(Collected data)
What follows belongs to an exercise in optimizing a design on an open flow for small area, a short achievable clock period and few clock cycles; a production flow would make more cautious choices.
Function was checked by simulation only, so behaviour that the tests miss may differ from the original.
Power is estimated from default activity; no workload was simulated.

==> inputs of run K <==
// framer
module framer (
    input  wire        clk,
    input  wire        rst,         
    input  wire        bus_we,
    input  wire [7:0]  bus_addr,
    input  wire [31:0] bus_wdata,
    output reg  [31:0] bus_rdata,
    output reg  [7:0]  tx_data,
    output wire        tx_last,
    output wire        tx_valid,
    input  wire        tx_ready
);
==> module rot_eng, before the edit <==
module rot_eng (
    input  wire        clk,
    input  wire        rst,
    input  wire        start,     
    input  wire        lay14,     
    input  wire [31:0] mn,        
    input  wire [4:0]  msb,
    input  wire        nz,
    output wire        idle,
    output wire        fin,       
    output wire [51:0] frac,
    output wire [10:0] expo
);
    localparam [1:0] S_IDLE = 2'd0, S_LOAD = 2'd1, S_RUN = 2'd2;
    localparam [17:0] DV1 = 18'd13070;    
    localparam [11:0] DV2 = 12'd200;      
    reg  [1:0]  st;
    reg  [3:0]  cnt;
    reg  [51:0] w;
    reg  [13:0] r;        
    reg  [7:0]  rb;       
    reg  [5:0]  dl;       
    reg         nzr;
    reg         alr;      
    reg         al2;      
    wire run  = (st == S_RUN);
    wire c3   = (cnt == 4'd3);
    wire d1on = (cnt <= 4'd12);
    wire d2on = lay14 && (cnt >= 4'd3);
    assign idle = (st == S_IDLE);
    assign fin  = run && (lay14 ? (cnt == 4'd15) : (cnt == 4'd12));
    assign frac = w;
    assign expo = nzr ? {~dl[5], {5{dl[5]}}, dl[4:0]} : 11'd0;
    wire [17:0] t1 = {r, w[51:48]};
    reg  [3:0]  q1;
    reg  [17:0] m1;
    integer j;
    always @(*) begin
        q1 = 4'd0;
        for (j = 1; j < 16; j = j + 1)
            if (t1 >= j * DV1) q1 = j[3:0];
        m1 = q1 * DV1;
    end
    wire [17:0] r1 = t1 - m1;
    wire        al2n = (w[11:6] >= 6'd36);
    wire [8:0]  rb0a = {1'b1, w[11:4]} - 9'd200;
    wire [8:0]  rb0b = {2'b01, w[11:5]} - 9'd200;
    wire        a2   = c3 ? al2n : al2;
    wire [7:0]  rb0  = c3 ? (nzr ? (al2n ? rb0b[7:0] : rb0a[7:0]) : 8'd0) : rb;
    wire [3:0]  din2 = (cnt == 4'd15) ? 4'b0100 :
                       (cnt == 4'd14) ? (a2 ? {w[4], 3'b110} : 4'b0110) :
                       (a2 ? w[4:1] : w[3:0]);
    wire [11:0] t2 = {rb0, din2};
    reg  [3:0]  q2;
    reg  [11:0] m2;
    always @(*) begin
        q2 = 4'd0;
        for (j = 1; j < 16; j = j + 1)
            if (t2 >= j * DV2) q2 = j[3:0];
        m2 = q2 * DV2;
    end
    wire [11:0] r2 = t2 - m2;
    wire        al  = (mn[31:18] >= 14'd13070);
    wire [14:0] ra  = {1'b0, mn[31:18]} - 15'd13070;
    wire [14:0] rna = mn[31:17] - 15'd13070;
    always @(posedge clk) begin
        if (rst)
            st <= S_IDLE;
        else if (start)
            st <= S_LOAD;
        else if (st == S_LOAD)
            st <= S_RUN;
        else if (fin)
            st <= S_IDLE;
    end
    always @(posedge clk) begin
        if (st == S_LOAD) begin
            w   <= al ? {mn[17:0], 21'd0, 13'd6535} : {mn[16:0], 22'd0, 13'd6535};
            r   <= nz ? (al ? ra[13:0] : rna[13:0]) : 14'd0;
            dl  <= {1'b0, msb} - 6'd13;
            alr <= al;
            nzr <= nz;
            cnt <= 4'd0;
        end else if (run) begin
            cnt <= cnt + 4'd1;
            if (d1on)
                r <= r1[13:0];
            if (d2on)
                rb <= r2[7:0];
            if (cnt == 4'd0)
                dl <= dl - {5'd0, ~alr};
            if (c3 && lay14) begin
                al2 <= al2n;
                dl  <= dl - (al2n ? 6'd6 : 6'd7);
            end
            if (!d2on)
                w <= {w[47:0], q1};
            else if (cnt <= 4'd13)
                w <= {w[47:8], q2, w[3:0], q1};
            else if (cnt == 4'd14)
                w <= {w[51:8], q2, w[3:0]};
            else
                w <= {w[51:4], q2};
        end
    end
endmodule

§ Exercise brief: Within the records above, tally the lines that contain "from". Give the total and nothing more.

§ Answer area: 2